The Director, Design and Technology Innovation Company, Stanley Agwu, has called on the federal government to increase investment in Science Technology Engineering Mathematics (STEM) especially with a focus at entrenching the initiative at the primary school level in the country.

Agwu who disclosed at the weekend in Lagos at the Interactive Presentation and Exclusive Networking Reception with HME Technology, said investment in the technology space would help drive growth, and increase Nigeria’s competitive in technology and manufacturing with the Western World.

He also stated that as a group they are focused at introducing design technology an initiative under STEM in primary schools, stressing that it is the foundational level where the mind of the child is formed and developed.
The technologist explained that the product they have developed is between N9, 500 and N10, 000 per child, adding that it would assist a child for one year period because it is curriculum based; and there are three kits stages (kit stage one, Kit stage two and kit stage three).

Agwu added that one of the kits would serve a child from primary one to two, while the second kit would serve from primary three to four, and the third kit would serve from five to six.
He further stressed that in each of these kits, they also have the teachers’ kits, stating that the teachers’ has their own lesson plan and the children have theirs, therefore he said they work together.
Agwu remarked that China was able to grow her STEM skills through investment in foundational programme such as this; therefore he noted the federal Ministry of Education and stakeholders play a key role in advancing the course of this project especially through support.

In his remarks, the Chairman HME Technology, United Kingdom, Martyn Hale, said after studying the Nigeria market, they decided to launch a product which could be easily accepted at primary levels, and teach children to learn how use their hands in creating things.
He also stated that they understand that in creating, they can add science, technology, engineering and mathematics, which he said is innovative.

According to him, design technology is being not taught in primary schools in Nigeria, adding that in the UK, it is part of the school curriculum and stressed that it is very important to bring back technology subjects in schools in the nation.
Hale explained that initiatives such as this would equip people’s skills set in order to contribute to the manufacturing environment, whether at a technician or graduate grade, it is all about engineering.
He expressed confidence that this would work in the country because the focus would be at ages five-10 in primary school, “I think if we get children involved and they like building things, such as structure it will be great.”

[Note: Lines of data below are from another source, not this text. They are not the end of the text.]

`config.mk`:
```
export PLATFORM = sky130hd
export DESIGN_NAME = rect_fill
export DESIGN_NICKNAME = d
export VERILOG_FILES = /design/src/rtl/rect_fill_pkg.sv /design/src/rtl/rect_clip.sv /design/src/rtl/rect_fill.sv
export SDC_FILE = /design/constraint.sdc
export NUM_CORES = 1
export LEC_CHECK = 0
export CORE_UTILIZATION = 45
export DETAILED_ROUTE_END_ITERATION = 8
export PLACE_DENSITY = 0.71
export RECOVER_POWER = 50
export SLEW_MARGIN = 20
export SYNTH_ARGS = -nofsm -noshare
export SYNTH_HDL_FRONTEND = slang
export SYNTH_SLANG_ARGS = --single-unit
```
`constraint.sdc`:
```
create_clock -name clock -period 1.86 [get_ports clock]
set_input_delay 0.372 -clock clock [delete_from_list [all_inputs] [get_ports clock]]
set_output_delay 0.372 -clock clock [all_outputs]
set_load 0.01 [all_outputs]
```
`src/rtl/rect_fill_pkg.sv`:
```
// Shared screen geometry, coordinate widths and FSM encoding for the rect_fill display path.
// Latency: none (declarations only).
// Backpressure: not applicable.
// Contents: SCREEN_W/SCREEN_H, X_W/Y_W/COLOUR_W, and state_t with S_IDLE/S_DRAW/S_DONE.
package rect_fill_pkg;

  localparam int SCREEN_W = 160;
  localparam int SCREEN_H = 120;
  localparam int X_W      = 8;
  localparam int Y_W      = 7;
  localparam int COLOUR_W = 3;

  typedef enum logic [1:0] {
    S_IDLE = 2'd0,
    S_DRAW = 2'd1,
    S_DONE = 2'd2
  } state_t;

endpackage

```
`src/rtl/rect_clip.sv`:
```
// Clips a rectangle (origin + size) to the screen, giving inclusive end coordinates.
// Latency: purely combinational.
// Backpressure: none; outputs follow inputs.
// Ports: x0/y0/w/h in; x_end/y_end (clipped inclusive corner), empty (nothing to draw) out.
module rect_clip
  import rect_fill_pkg::*;
(
  input  logic [X_W-1:0] x0,
  input  logic [Y_W-1:0] y0,
  input  logic [X_W-1:0] w,
  input  logic [Y_W-1:0] h,
  output logic [X_W-1:0] x_end,
  output logic [Y_W-1:0] y_end,
  output logic           empty
);

  // One extra bit so origin+size cannot wrap before the screen clamp.
  logic [X_W:0] x_far;
  logic [Y_W:0] y_far;

  always_comb begin
    x_far = {1'b0, x0} + {1'b0, w} - (X_W+1)'(1);
    y_far = {1'b0, y0} + {1'b0, h} - (Y_W+1)'(1);
    x_end = (x_far > (X_W+1)'(SCREEN_W - 1)) ? X_W'(SCREEN_W - 1) : x_far[X_W-1:0];
    y_end = (y_far > (Y_W+1)'(SCREEN_H - 1)) ? Y_W'(SCREEN_H - 1) : y_far[Y_W-1:0];
    // Ends are meaningless when empty (zero size underflows); callers must check this first.
    empty = (w == '0) || (h == '0) ||
            (x0 >= X_W'(SCREEN_W)) || (y0 >= Y_W'(SCREEN_H));
  end

endmodule

```
`src/rtl/rect_fill.sv`:
```
// Rectangle fill engine: accepts one clipped rectangle command and emits one pixel per clock in raster order.
// Latency: first plot one cycle after start is accepted; done one cycle after the last plot.
// Backpressure: none downstream; start is only accepted in IDLE and is dropped (not queued) while busy.
// Ports: clock/resetn; start,x0,y0,w,h,colour_in command in; busy,done status out; x,y,colour,plot to vga_adapter.
module rect_fill
  import rect_fill_pkg::*;
(
  input  logic                clock,
  input  logic                resetn,
  input  logic                start,
  input  logic [X_W-1:0]      x0,
  input  logic [Y_W-1:0]      y0,
  input  logic [X_W-1:0]      w,
  input  logic [Y_W-1:0]      h,
  input  logic [COLOUR_W-1:0] colour_in,
  output logic                busy,
  output logic                done,
  output logic [X_W-1:0]      x,
  output logic [Y_W-1:0]      y,
  output logic [COLOUR_W-1:0] colour,
  output logic                plot
);

  state_t state_q, state_d;

  logic [X_W-1:0]      x0_q, x0_d;
  logic [X_W-1:0]      x_end_q, x_end_d;
  logic [Y_W-1:0]      y_end_q, y_end_d;
  logic [X_W-1:0]      x_d;
  logic [Y_W-1:0]      y_d;
  logic [COLOUR_W-1:0] colour_d;
  logic                plot_d, busy_d, done_d;

  logic [X_W-1:0]      clip_x_end;
  logic [Y_W-1:0]      clip_y_end;
  logic                clip_empty;

  rect_clip u_clip (
    .x0    (x0),
    .y0    (y0),
    .w     (w),
    .h     (h),
    .x_end (clip_x_end),
    .y_end (clip_y_end),
    .empty (clip_empty)
  );

  // The x/y output registers double as the raster cursor, so the pixel on
  // the adapter bus is always the one being decided on this cycle.
  always_comb begin
    state_d  = state_q;
    x0_d     = x0_q;
    x_end_d  = x_end_q;
    y_end_d  = y_end_q;
    x_d      = x;
    y_d      = y;
    colour_d = colour;
    plot_d   = 1'b0;
    busy_d   = busy;
    done_d   = 1'b0;

    case (state_q)
      S_IDLE: begin
        busy_d = 1'b0;
        if (start) begin
          busy_d  = 1'b1;
          x0_d    = x0;
          x_end_d = clip_x_end;
          y_end_d = clip_y_end;
          if (clip_empty) begin
            done_d  = 1'b1;
            state_d = S_DONE;
          end else begin
            x_d      = x0;
            y_d      = y0;
            colour_d = colour_in;
            plot_d   = 1'b1;
            state_d  = S_DRAW;
          end
        end
      end
      S_DRAW: begin
        busy_d = 1'b1;
        if (x == x_end_q) begin
          if (y == y_end_q) begin
            // Last pixel is on the bus now; cursor holds its final value.
            done_d  = 1'b1;
            state_d = S_DONE;
          end else begin
            x_d    = x0_q;
            y_d    = y + Y_W'(1);
            plot_d = 1'b1;
          end
        end else begin
          x_d    = x + X_W'(1);
          plot_d = 1'b1;
        end
      end
      S_DONE: begin
        busy_d  = 1'b0;
        state_d = S_IDLE;
      end
      default: begin
        busy_d  = 1'b0;
        state_d = S_IDLE;
      end
    endcase
  end

  always_ff @(posedge clock or negedge resetn) begin
    if (!resetn) begin
      state_q <= S_IDLE;
      x0_q    <= '0;
      x_end_q <= '0;
      y_end_q <= '0;
      x       <= '0;
      y       <= '0;
      colour  <= '0;
      plot    <= 1'b0;
      busy    <= 1'b0;
      done    <= 1'b0;
    end else begin
      state_q <= state_d;
      x0_q    <= x0_d;
      x_end_q <= x_end_d;
      y_end_q <= y_end_d;
      x       <= x_d;
      y       <= y_d;
      colour  <= colour_d;
      plot    <= plot_d;
      busy    <= busy_d;
      done    <= done_d;
    end
  end

endmodule

```
==> impl.org, run 1 <==
** Outcome
- The flow ran to the end, but the final reports show violations.
- The checks that failed: setup timing.

** Floorplan
- Area enclosed by the die boundary :: 7780 um2
- Die H :: 88.2 um
- During I/O placement, the number of pins put on the boundary was 57.
- For this configuration, the core starts out at a cell density of 0.464.
- Chip width :: 88.2 um
- In this run the core area contains 31 standard-cell rows.
- The core region is 7210 um2.

** Synth
- Mean area per synthesized cell :: 8.85 um2
- Synthesis inferred 46 register bits.
- Of the total synthesized cell area, the portion taken by full adders, half adders and majority gates is 0.124.
- Count of flip-flops with a built-in enable after synthesis :: 0
- Synth Area in Compound Gates :: 0.171
- Top flip-flop cell by instance count after synthesis :: dfrtp_1
- Yosys printed 0 warnings.
- Synthesis instantiated 51 different standard cells from the library.
- Instance count of the mapped netlist :: 378
- Measured against the total synthesized area, the mux share comes to 0.0292.
- Async S/R FF share, synth :: 1.00
- Summing every instance area after synthesis gives 3350 um2.
- By area, the combinational part of the netlist is dominated by compound AO/OA/AOI/OAI gates.
- The share of the Yosys chip area taken by registers is 0.344.
- The number of nets handed over by synthesis was 446.
- Of the total synthesized cell area, the portion taken by AND, OR, NAND and NOR gates is 0.162.
- Xor-xnor portion of the synthesized cell area :: 0.0759

** Place
- Once placement finished, the instance area stood at 4650 um2.
- Routability-driven placement finished with a final weighted congestion of 0.848.
- The count of buffers added on input and output ports is 56.
- Post-detailed-placement half-perimeter wirelength :: 6.87 mm
- OpenSTA, run right after detailed placement, puts the worst setup slack at -1170 ps.

** Worst setup path
- The critical path contains buffers and inverters numbering 4 combined.
- STA classifies the critical path endpoint as a flop.
- The critical path is of the in2reg type.
- Crit path max-delay family :: adder cells
- Measured in cells, the most critical reg-to-reg path has a length of 6.
- By instance count, the cell type seen most on the critical path is ha_4.
- Maximum single-stage delay on the critical path :: 360 ps
- STA classifies the critical path startpoint as a primary input.
- Crit path cell chain :: buf_8, inv_8, ha_4, inv_4, ha_4, inv_2, fa_2, nor2b_4, o31ai_2, a21boi_2, or2_1, a21o_1, o22a_1
- For flop-to-flop paths, the worst setup slack is -190 ps.
- Terminus of the critical flop-to-flop path :: x[1]
- Slowest cell on the critical path :: fa_2
- Data arrives at the worst endpoint at 2340 ps.
- The worst register-to-register path begins at x_end_q[0].
- Data required, critical path :: 2060 ps
- Of all nets on the critical path, the largest fanout is 5.

** STA
- On the final layout, the worst clock skew is 9.26 ps.
- Shortest clock period the worst path allows after layout :: 2140 ps
- Highest clock rate :: 468 MHz
- Unrepaired setup endpoints after global routing :: true
- Of the available clock period, the critical path in the final layout requires 1.15.
- Total of endpoints with negative setup slack in the final report :: 30
- Slew of the pin with the lowest slew margin :: 1230 ps
- The number of endpoints with negative hold slack in the final report came to 0.
- Measured against its own limit, the worst slew margin works out to 0.179.
- Once routing completed, OpenROAD measured the worst setup slack at -275 ps.
- Max-slew violation count :: 0

** Power
- The share of total power dissipated in the clock network is 0.134.
- Of the total power, registers draw 0.260.
- Internal power comes to 4.28 mW.
- Across the VDD grid, the largest voltage drop is 0.507 mV.
- Portion of total power attributed to combinational logic :: 0.606
- The analysis attributes to net switching a power of 2.71 mW.
- Reported leakage power :: 2.44 nW
- Power density of the placed cells :: 1290 nW/um2
- Final Power :: 6.99 mW
- Of the total power, the share spent switching nets is 0.388.

** CTS
- H-Tree Depth :: 2
- The number of hold buffers added after CTS was 0.
- Maximum clock insertion buffer count :: 2
- CTS tree :: done
- Clock-pin slew on the worst setup and hold paths :: 90 ps
- Buffers inserted during clock tree synthesis total 5.
- The clock drives 46 sinks.
- The tree is rooted in a clkbuf_8.
- For the worst-skew pair, the clock arrives at the later sink with an insertion delay of 310 ps.

** Job
- Max capacitance violation total :: 0

** Route
- DRT Wirelength :: 10.7 mm
- The count of nets left with antenna violations once routing finished came out at 0.
- Summing over every cut layer, the via total after detailed routing is 3422.
- For this run, design rule violations remaining after detail routing come to 0.
- Using the TritonRoute via totals, the vias-per-cell ratio works out to 5.45.
- For this run, the detailed router's first-pass iteration total came to 5.
- Dividing the detail-routed wire length by the instance count gives 17.0 um.
- Iter 0 DRT Violations :: 209

** Global routing
- Entering global routing, the biggest net connects 25 pins.
- Global routing finished with a remaining overflow of 0.
- For this run, the total global-route usage over all layers was measured as 0.268.
- Via count of the first global-routing pass :: 3241
- The number of antenna violations at the first check in global routing is 0.
- The first global-routing pass estimated 15.9 mm of wire.

** Finish
- 0 antenna diodes ended up in the layout.
- In the layout the commonest cells are buf_4 (89), dfrtp_1 (46), nand2_1 (32).
- Fin util :: 0.752
- Area Overhead vs Synth :: 62.2%
- In the final design database the tool counted 596 nets.
- Of the cells placed in the final design, the portion with a size suffix greater than 1 is 0.471.
- Counting the fill cells in the layout gives 489.
- Most common cell after layout, fill and taps aside :: buf_4
- After routing the design area is 5430 um2.

** Worst hold path
- Worst min path class :: in2async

Continuing, Hale said: “We also have more children who want to do mathematics and science because it is fun. We noticed that children don’t like these subjects because it is not fun, therefore we are bringing the fun aspect into it and children can see those things and become better. If we are able to cash into the large population of the country and train them in STEM, we will have strengthened our workforce and provide more jobs. We are building rail tracks in the country and government is contracting the services of the Chinese instead of developing the local workforce through initiatives such as STEM.

“We want to change that narrative and the developed countries will be seeking our services. This initiative will stop brain drain and it will provide income to the economy. In UK, Engineering brought 600 Billion pounds to the economy. This is because they have viable workforces that have invested in Engineering and infrastructure. Each kit has a curriculum designed for the teacher and there is a video where the teacher can learn. These are primary simply things, but the progress and activity will make the teacher wake up. It has been simplified for the teacher to use without going to UK for training.”